Copy all lines containing the string "names" from the records below.
+ + +
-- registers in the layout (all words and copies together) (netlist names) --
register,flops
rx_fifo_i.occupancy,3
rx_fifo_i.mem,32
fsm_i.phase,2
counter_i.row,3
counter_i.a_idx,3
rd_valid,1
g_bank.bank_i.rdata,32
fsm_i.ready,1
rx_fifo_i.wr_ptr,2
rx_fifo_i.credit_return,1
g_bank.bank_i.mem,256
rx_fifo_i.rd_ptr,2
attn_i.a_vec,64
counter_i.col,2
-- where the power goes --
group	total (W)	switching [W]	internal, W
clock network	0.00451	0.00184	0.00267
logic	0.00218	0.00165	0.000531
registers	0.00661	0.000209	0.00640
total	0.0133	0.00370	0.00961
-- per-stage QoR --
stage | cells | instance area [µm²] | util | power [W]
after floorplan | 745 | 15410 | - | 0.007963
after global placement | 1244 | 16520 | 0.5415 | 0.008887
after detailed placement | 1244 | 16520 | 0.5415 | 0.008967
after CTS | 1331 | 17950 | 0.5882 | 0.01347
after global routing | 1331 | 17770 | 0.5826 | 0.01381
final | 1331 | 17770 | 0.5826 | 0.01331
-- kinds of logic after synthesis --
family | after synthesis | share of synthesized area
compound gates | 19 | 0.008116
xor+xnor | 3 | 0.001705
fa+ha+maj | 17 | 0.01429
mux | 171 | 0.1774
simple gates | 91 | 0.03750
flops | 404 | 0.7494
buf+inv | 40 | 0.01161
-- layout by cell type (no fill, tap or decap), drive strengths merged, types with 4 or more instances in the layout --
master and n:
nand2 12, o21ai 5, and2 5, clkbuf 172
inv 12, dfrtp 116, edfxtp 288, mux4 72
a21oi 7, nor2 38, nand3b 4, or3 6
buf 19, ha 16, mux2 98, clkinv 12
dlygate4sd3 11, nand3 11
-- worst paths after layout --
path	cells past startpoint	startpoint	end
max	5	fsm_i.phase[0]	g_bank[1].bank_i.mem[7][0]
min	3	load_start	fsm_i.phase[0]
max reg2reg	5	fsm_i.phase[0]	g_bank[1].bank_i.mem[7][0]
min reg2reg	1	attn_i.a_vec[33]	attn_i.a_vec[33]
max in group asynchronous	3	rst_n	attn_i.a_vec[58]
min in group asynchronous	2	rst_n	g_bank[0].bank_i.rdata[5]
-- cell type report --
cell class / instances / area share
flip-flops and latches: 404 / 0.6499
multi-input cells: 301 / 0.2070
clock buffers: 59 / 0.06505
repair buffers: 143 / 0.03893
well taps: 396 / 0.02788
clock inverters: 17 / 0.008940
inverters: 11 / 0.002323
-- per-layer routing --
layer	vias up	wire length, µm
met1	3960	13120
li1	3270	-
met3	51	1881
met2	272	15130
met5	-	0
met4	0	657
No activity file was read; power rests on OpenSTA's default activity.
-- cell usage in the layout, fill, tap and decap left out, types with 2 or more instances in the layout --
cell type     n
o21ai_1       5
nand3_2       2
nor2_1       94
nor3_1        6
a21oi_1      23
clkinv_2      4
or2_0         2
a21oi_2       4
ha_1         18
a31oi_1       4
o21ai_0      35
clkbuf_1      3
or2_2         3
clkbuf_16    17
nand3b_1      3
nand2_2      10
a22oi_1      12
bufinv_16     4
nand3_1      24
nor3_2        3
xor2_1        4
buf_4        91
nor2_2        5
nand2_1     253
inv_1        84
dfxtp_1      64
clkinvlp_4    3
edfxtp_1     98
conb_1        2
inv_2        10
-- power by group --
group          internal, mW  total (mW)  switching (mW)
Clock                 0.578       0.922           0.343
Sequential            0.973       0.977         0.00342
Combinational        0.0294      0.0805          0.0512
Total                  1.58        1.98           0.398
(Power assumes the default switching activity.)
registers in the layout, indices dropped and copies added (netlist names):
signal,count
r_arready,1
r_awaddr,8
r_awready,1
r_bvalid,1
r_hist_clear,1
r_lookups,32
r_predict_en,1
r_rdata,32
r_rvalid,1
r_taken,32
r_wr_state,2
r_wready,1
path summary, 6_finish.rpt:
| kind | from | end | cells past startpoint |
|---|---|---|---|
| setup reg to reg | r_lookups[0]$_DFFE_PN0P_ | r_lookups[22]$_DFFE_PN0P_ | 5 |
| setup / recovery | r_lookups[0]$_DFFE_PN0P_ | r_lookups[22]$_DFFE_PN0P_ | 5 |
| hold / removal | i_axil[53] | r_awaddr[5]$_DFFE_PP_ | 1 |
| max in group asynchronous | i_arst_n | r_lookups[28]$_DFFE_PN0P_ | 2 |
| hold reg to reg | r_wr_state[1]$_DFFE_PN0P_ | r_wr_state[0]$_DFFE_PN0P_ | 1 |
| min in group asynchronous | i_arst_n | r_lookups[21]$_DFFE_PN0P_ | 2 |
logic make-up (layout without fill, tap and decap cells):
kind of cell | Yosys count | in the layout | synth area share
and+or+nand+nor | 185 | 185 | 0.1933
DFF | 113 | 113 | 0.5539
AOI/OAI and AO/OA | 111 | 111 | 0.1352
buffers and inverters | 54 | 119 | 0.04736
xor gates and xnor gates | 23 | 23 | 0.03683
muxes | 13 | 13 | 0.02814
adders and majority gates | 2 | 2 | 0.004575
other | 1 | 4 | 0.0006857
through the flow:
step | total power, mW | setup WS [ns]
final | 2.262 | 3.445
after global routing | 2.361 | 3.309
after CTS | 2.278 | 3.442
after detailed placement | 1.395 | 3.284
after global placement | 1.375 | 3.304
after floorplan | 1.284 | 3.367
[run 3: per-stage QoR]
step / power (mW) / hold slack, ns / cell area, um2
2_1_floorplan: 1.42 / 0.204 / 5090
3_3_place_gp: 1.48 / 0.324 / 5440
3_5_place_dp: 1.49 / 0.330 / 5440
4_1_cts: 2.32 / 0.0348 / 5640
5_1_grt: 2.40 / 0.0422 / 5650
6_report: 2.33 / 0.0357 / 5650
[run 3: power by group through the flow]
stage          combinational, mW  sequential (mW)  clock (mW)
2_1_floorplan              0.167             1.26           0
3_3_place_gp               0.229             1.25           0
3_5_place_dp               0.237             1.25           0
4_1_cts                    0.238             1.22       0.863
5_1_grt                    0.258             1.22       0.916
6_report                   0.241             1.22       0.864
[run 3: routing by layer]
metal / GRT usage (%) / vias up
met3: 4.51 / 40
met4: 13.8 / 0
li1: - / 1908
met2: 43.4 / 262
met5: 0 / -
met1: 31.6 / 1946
--- src/hw/ahb_mst_port.sv ---
// AHB-Lite interconnect master port: arbiter and address/data mux for one slave
`timescale 1ns/100ps

module ahb_mst_port
    import ahb_mst_pkg::*;
(
    input  logic                               HCLK,
    input  logic                               HRESETn,

    //////////////////////////////
    // master side
    //////////////////////////////

    input  mst_vec_t                           mst_hsel_i,
    input  ahb_req_t [NUM_MASTERS-1:0]         mst_req_i,
    input  logic [NUM_MASTERS-1:0][DATA_W-1:0] mst_hwdata_i,
    output ahb_rsp_t [NUM_MASTERS-1:0]         mst_rsp_o,
    // registered grant, also seen by the masters
    output mst_vec_t                           mst_grant_o,

    //////////////////////////////
    // slave side
    //////////////////////////////

    input  ahb_rsp_t                           slv_rsp_i,
    output ahb_req_t                           slv_req_o,
    output logic [DATA_W-1:0]                  slv_hwdata_o
);

    // hsel doubles as the arbitration request
    ahb_mst_arbiter ahb_mst_arbiter_inst (
        .HCLK         (HCLK),
        .HRESETn      (HRESETn),
        .hsel_i       (mst_hsel_i),
        .slv_hready_i (slv_rsp_i.hready),
        .grant_o      (mst_grant_o)
    );

    // address mux follows the grant, data path follows the owner
    ahb_mst_mux ahb_mst_mux_inst (
        .HCLK         (HCLK),
        .HRESETn      (HRESETn),
        .grant_i      (mst_grant_o),
        .mst_hsel_i   (mst_hsel_i),
        .mst_req_i    (mst_req_i),
        .mst_hwdata_i (mst_hwdata_i),
        .slv_rsp_i    (slv_rsp_i),
        .slv_req_o    (slv_req_o),
        .slv_hwdata_o (slv_hwdata_o),
        .mst_rsp_o    (mst_rsp_o)
    );

endmodule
+ + +
Solution for this exercise:
-- registers in the layout (all words and copies together) (netlist names) --
registers in the layout, indices dropped and copies added (netlist names):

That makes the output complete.